- [REQUIRED WORK]: Copy out the entries below in full and exactly.

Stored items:
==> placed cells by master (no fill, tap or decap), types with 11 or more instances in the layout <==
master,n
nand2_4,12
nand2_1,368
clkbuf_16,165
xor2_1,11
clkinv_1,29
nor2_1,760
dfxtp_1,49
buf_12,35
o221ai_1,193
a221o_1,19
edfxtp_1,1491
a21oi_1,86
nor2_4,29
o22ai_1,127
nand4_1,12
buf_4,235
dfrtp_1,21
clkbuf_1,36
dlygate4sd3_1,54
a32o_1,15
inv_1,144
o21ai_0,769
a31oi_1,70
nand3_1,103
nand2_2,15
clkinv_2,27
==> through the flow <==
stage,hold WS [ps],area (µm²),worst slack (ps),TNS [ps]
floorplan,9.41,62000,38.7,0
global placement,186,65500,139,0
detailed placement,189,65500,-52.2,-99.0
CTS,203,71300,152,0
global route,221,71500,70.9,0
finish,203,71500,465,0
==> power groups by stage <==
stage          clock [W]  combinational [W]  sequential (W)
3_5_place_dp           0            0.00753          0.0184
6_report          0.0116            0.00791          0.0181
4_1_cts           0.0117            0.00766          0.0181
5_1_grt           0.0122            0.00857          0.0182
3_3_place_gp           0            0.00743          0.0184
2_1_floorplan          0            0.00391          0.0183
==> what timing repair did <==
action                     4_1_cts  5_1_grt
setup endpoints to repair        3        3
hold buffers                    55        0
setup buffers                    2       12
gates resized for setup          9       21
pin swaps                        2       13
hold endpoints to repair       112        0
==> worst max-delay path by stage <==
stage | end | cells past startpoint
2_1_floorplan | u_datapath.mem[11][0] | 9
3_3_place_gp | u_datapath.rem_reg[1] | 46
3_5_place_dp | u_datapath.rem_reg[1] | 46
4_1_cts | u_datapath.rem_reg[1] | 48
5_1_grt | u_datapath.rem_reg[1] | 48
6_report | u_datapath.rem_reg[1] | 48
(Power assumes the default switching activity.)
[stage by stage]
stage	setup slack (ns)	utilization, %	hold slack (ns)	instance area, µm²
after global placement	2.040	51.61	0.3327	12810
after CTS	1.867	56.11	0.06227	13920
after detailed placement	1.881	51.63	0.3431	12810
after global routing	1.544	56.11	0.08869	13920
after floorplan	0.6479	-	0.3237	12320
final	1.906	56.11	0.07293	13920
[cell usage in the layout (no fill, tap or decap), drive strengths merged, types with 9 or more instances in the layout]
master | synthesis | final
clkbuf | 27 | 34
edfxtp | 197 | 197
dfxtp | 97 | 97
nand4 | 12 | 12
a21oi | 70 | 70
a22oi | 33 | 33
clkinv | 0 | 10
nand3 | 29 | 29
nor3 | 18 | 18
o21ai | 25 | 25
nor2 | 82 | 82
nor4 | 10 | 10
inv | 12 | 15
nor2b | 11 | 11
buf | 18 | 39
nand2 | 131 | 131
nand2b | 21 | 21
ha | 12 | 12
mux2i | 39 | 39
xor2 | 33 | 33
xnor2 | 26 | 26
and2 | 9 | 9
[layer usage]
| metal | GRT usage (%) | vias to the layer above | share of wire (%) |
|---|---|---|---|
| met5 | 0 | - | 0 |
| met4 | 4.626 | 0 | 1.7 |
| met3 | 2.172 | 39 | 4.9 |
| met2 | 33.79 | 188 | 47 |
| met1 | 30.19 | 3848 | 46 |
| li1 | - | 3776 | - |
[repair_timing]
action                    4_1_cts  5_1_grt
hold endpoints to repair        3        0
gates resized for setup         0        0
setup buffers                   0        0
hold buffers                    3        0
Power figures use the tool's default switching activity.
## config.mk

```make
export PLATFORM = sky130hd
export DESIGN_NAME = rmq_queue
export DESIGN_NICKNAME = d
export VERILOG_FILES = /design/src/hdl/rmq_pkg.sv /design/src/hdl/rmq_queue.sv
export SDC_FILE = /design/constraint.sdc
export NUM_CORES = 1
export LEC_CHECK = 0
export BUFFER_PORTS_ARGS = -buffer_cell sky130_fd_sc_hd__buf_4
export CAP_MARGIN = 20
export CORE_UTILIZATION = 57
export DETAILED_ROUTE_END_ITERATION = 8
export PLACE_DENSITY = 0.79
export SYNTH_ARGS = -nofsm -noshare
export SYNTH_HDL_FRONTEND = slang
export SYNTH_SLANG_ARGS = --single-unit
export TNS_END_PERCENT = 30
```

## constraint.sdc

```tcl
create_clock -name clk -period 6.2 [get_ports clk]
set_clock_uncertainty 0.15 [all_clocks]
set_input_delay 0.62 -clock clk [delete_from_list [all_inputs] [get_ports clk]]
set_output_delay 0.62 -clock clk [all_outputs]
set_load 0.01 [all_outputs]
```
<file path="config.mk">
export PLATFORM = sky130hd
export DESIGN_NAME = coprime_pair_pi_estimator
export DESIGN_NICKNAME = d
export VERILOG_FILES = /design/src/rtl/cppe_pkg.sv /design/src/rtl/cppe_gcd.sv /design/src/rtl/cppe_est.sv /design/src/rtl/coprime_pair_pi_estimator.sv
export SDC_FILE = /design/constraint.sdc
export NUM_CORES = 2
export LEC_CHECK = 0
export ABC_AREA = 1
export ABC_CLOCK_PERIOD_IN_PS = 4100
export BUFFER_PORTS_ARGS = -buffer_cell sky130_fd_sc_hd__buf_2
export CELL_PAD_IN_SITES_DETAIL_PLACEMENT = 0
export CELL_PAD_IN_SITES_GLOBAL_PLACEMENT = 1
export CORE_MARGIN = 3
export CORE_UTILIZATION = 45
export DETAILED_ROUTE_END_ITERATION = 6
export MAX_ROUTING_LAYER = met4
export PLACE_DENSITY_LB_ADDON = 0.25
export SYNTH_ARGS = -nofsm -noshare
export SYNTH_HDL_FRONTEND = slang
export SYNTH_HIERARCHICAL = 1
export SYNTH_SLANG_ARGS = --single-unit
export TNS_END_PERCENT = 30
</file>
<file path="constraint.sdc">
create_clock -name clk_i -period 4.1 [get_ports clk_i]
set_input_delay 0.615 -clock clk_i [delete_from_list [all_inputs] [get_ports clk_i]]
set_output_delay 0.615 -clock clk_i [all_outputs]
set_load 0.005 [all_outputs]
</file>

- [EXPECTED ANSWER]:
==> placed cells by master (no fill, tap or decap), types with 11 or more instances in the layout <==
master,n
nand2_4,12
nand2_1,368
clkbuf_16,165
xor2_1,11
clkinv_1,29
nor2_1,760
dfxtp_1,49
buf_12,35
o221ai_1,193
a221o_1,19
edfxtp_1,1491
a21oi_1,86
nor2_4,29
o22ai_1,127
nand4_1,12
buf_4,235
dfrtp_1,21
clkbuf_1,36
dlygate4sd3_1,54
a32o_1,15
inv_1,144
o21ai_0,769
a31oi_1,70
nand3_1,103
nand2_2,15
clkinv_2,27
==> through the flow <==
stage,hold WS [ps],area (µm²),worst slack (ps),TNS [ps]
floorplan,9.41,62000,38.7,0
global placement,186,65500,139,0
detailed placement,189,65500,-52.2,-99.0
CTS,203,71300,152,0
global route,221,71500,70.9,0
finish,203,71500,465,0
==> power groups by stage <==
stage          clock [W]  combinational [W]  sequential (W)
3_5_place_dp           0            0.00753          0.0184
6_report          0.0116            0.00791          0.0181
4_1_cts           0.0117            0.00766          0.0181
5_1_grt           0.0122            0.00857          0.0182
3_3_place_gp           0            0.00743          0.0184
2_1_floorplan          0            0.00391          0.0183
==> what timing repair did <==
action                     4_1_cts  5_1_grt
setup endpoints to repair        3        3
hold buffers                    55        0
setup buffers                    2       12
gates resized for setup          9       21
pin swaps                        2       13
hold endpoints to repair       112        0
==> worst max-delay path by stage <==
stage | end | cells past startpoint
2_1_floorplan | u_datapath.mem[11][0] | 9
3_3_place_gp | u_datapath.rem_reg[1] | 46
3_5_place_dp | u_datapath.rem_reg[1] | 46
4_1_cts | u_datapath.rem_reg[1] | 48
5_1_grt | u_datapath.rem_reg[1] | 48
6_report | u_datapath.rem_reg[1] | 48
(Power assumes the default switching activity.)
[stage by stage]
stage	setup slack (ns)	utilization, %	hold slack (ns)	instance area, µm²
after global placement	2.040	51.61	0.3327	12810
after CTS	1.867	56.11	0.06227	13920
after detailed placement	1.881	51.63	0.3431	12810
after global routing	1.544	56.11	0.08869	13920
after floorplan	0.6479	-	0.3237	12320
final	1.906	56.11	0.07293	13920
[cell usage in the layout (no fill, tap or decap), drive strengths merged, types with 9 or more instances in the layout]
master | synthesis | final
clkbuf | 27 | 34
edfxtp | 197 | 197
dfxtp | 97 | 97
nand4 | 12 | 12
a21oi | 70 | 70
a22oi | 33 | 33
clkinv | 0 | 10
nand3 | 29 | 29
nor3 | 18 | 18
o21ai | 25 | 25
nor2 | 82 | 82
nor4 | 10 | 10
inv | 12 | 15
nor2b | 11 | 11
buf | 18 | 39
nand2 | 131 | 131
nand2b | 21 | 21
ha | 12 | 12
mux2i | 39 | 39
xor2 | 33 | 33
xnor2 | 26 | 26
and2 | 9 | 9
[layer usage]
| metal | GRT usage (%) | vias to the layer above | share of wire (%) |
|---|---|---|---|
| met5 | 0 | - | 0 |
| met4 | 4.626 | 0 | 1.7 |
| met3 | 2.172 | 39 | 4.9 |
| met2 | 33.79 | 188 | 47 |
| met1 | 30.19 | 3848 | 46 |
| li1 | - | 3776 | - |
[repair_timing]
action                    4_1_cts  5_1_grt
hold endpoints to repair        3        0
gates resized for setup         0        0
setup buffers                   0        0
hold buffers                    3        0
Power figures use the tool's default switching activity.
## config.mk

```make
export PLATFORM = sky130hd
export DESIGN_NAME = rmq_queue
export DESIGN_NICKNAME = d
export VERILOG_FILES = /design/src/hdl/rmq_pkg.sv /design/src/hdl/rmq_queue.sv
export SDC_FILE = /design/constraint.sdc
export NUM_CORES = 1
export LEC_CHECK = 0
export BUFFER_PORTS_ARGS = -buffer_cell sky130_fd_sc_hd__buf_4
export CAP_MARGIN = 20
export CORE_UTILIZATION = 57
export DETAILED_ROUTE_END_ITERATION = 8
export PLACE_DENSITY = 0.79
export SYNTH_ARGS = -nofsm -noshare
export SYNTH_HDL_FRONTEND = slang
export SYNTH_SLANG_ARGS = --single-unit
export TNS_END_PERCENT = 30
```

## constraint.sdc

```tcl
create_clock -name clk -period 6.2 [get_ports clk]
set_clock_uncertainty 0.15 [all_clocks]
set_input_delay 0.62 -clock clk [delete_from_list [all_inputs] [get_ports clk]]
set_output_delay 0.62 -clock clk [all_outputs]
set_load 0.01 [all_outputs]
```
<file path="config.mk">
export PLATFORM = sky130hd
export DESIGN_NAME = coprime_pair_pi_estimator
export DESIGN_NICKNAME = d
export VERILOG_FILES = /design/src/rtl/cppe_pkg.sv /design/src/rtl/cppe_gcd.sv /design/src/rtl/cppe_est.sv /design/src/rtl/coprime_pair_pi_estimator.sv
export SDC_FILE = /design/constraint.sdc
export NUM_CORES = 2
export LEC_CHECK = 0
export ABC_AREA = 1
export ABC_CLOCK_PERIOD_IN_PS = 4100
export BUFFER_PORTS_ARGS = -buffer_cell sky130_fd_sc_hd__buf_2
export CELL_PAD_IN_SITES_DETAIL_PLACEMENT = 0
export CELL_PAD_IN_SITES_GLOBAL_PLACEMENT = 1
export CORE_MARGIN = 3
export CORE_UTILIZATION = 45
export DETAILED_ROUTE_END_ITERATION = 6
export MAX_ROUTING_LAYER = met4
export PLACE_DENSITY_LB_ADDON = 0.25
export SYNTH_ARGS = -nofsm -noshare
export SYNTH_HDL_FRONTEND = slang
export SYNTH_HIERARCHICAL = 1
export SYNTH_SLANG_ARGS = --single-unit
export TNS_END_PERCENT = 30
</file>
<file path="constraint.sdc">
create_clock -name clk_i -period 4.1 [get_ports clk_i]
set_input_delay 0.615 -clock clk_i [delete_from_list [all_inputs] [get_ports clk_i]]
set_output_delay 0.615 -clock clk_i [all_outputs]
set_load 0.005 [all_outputs]
</file>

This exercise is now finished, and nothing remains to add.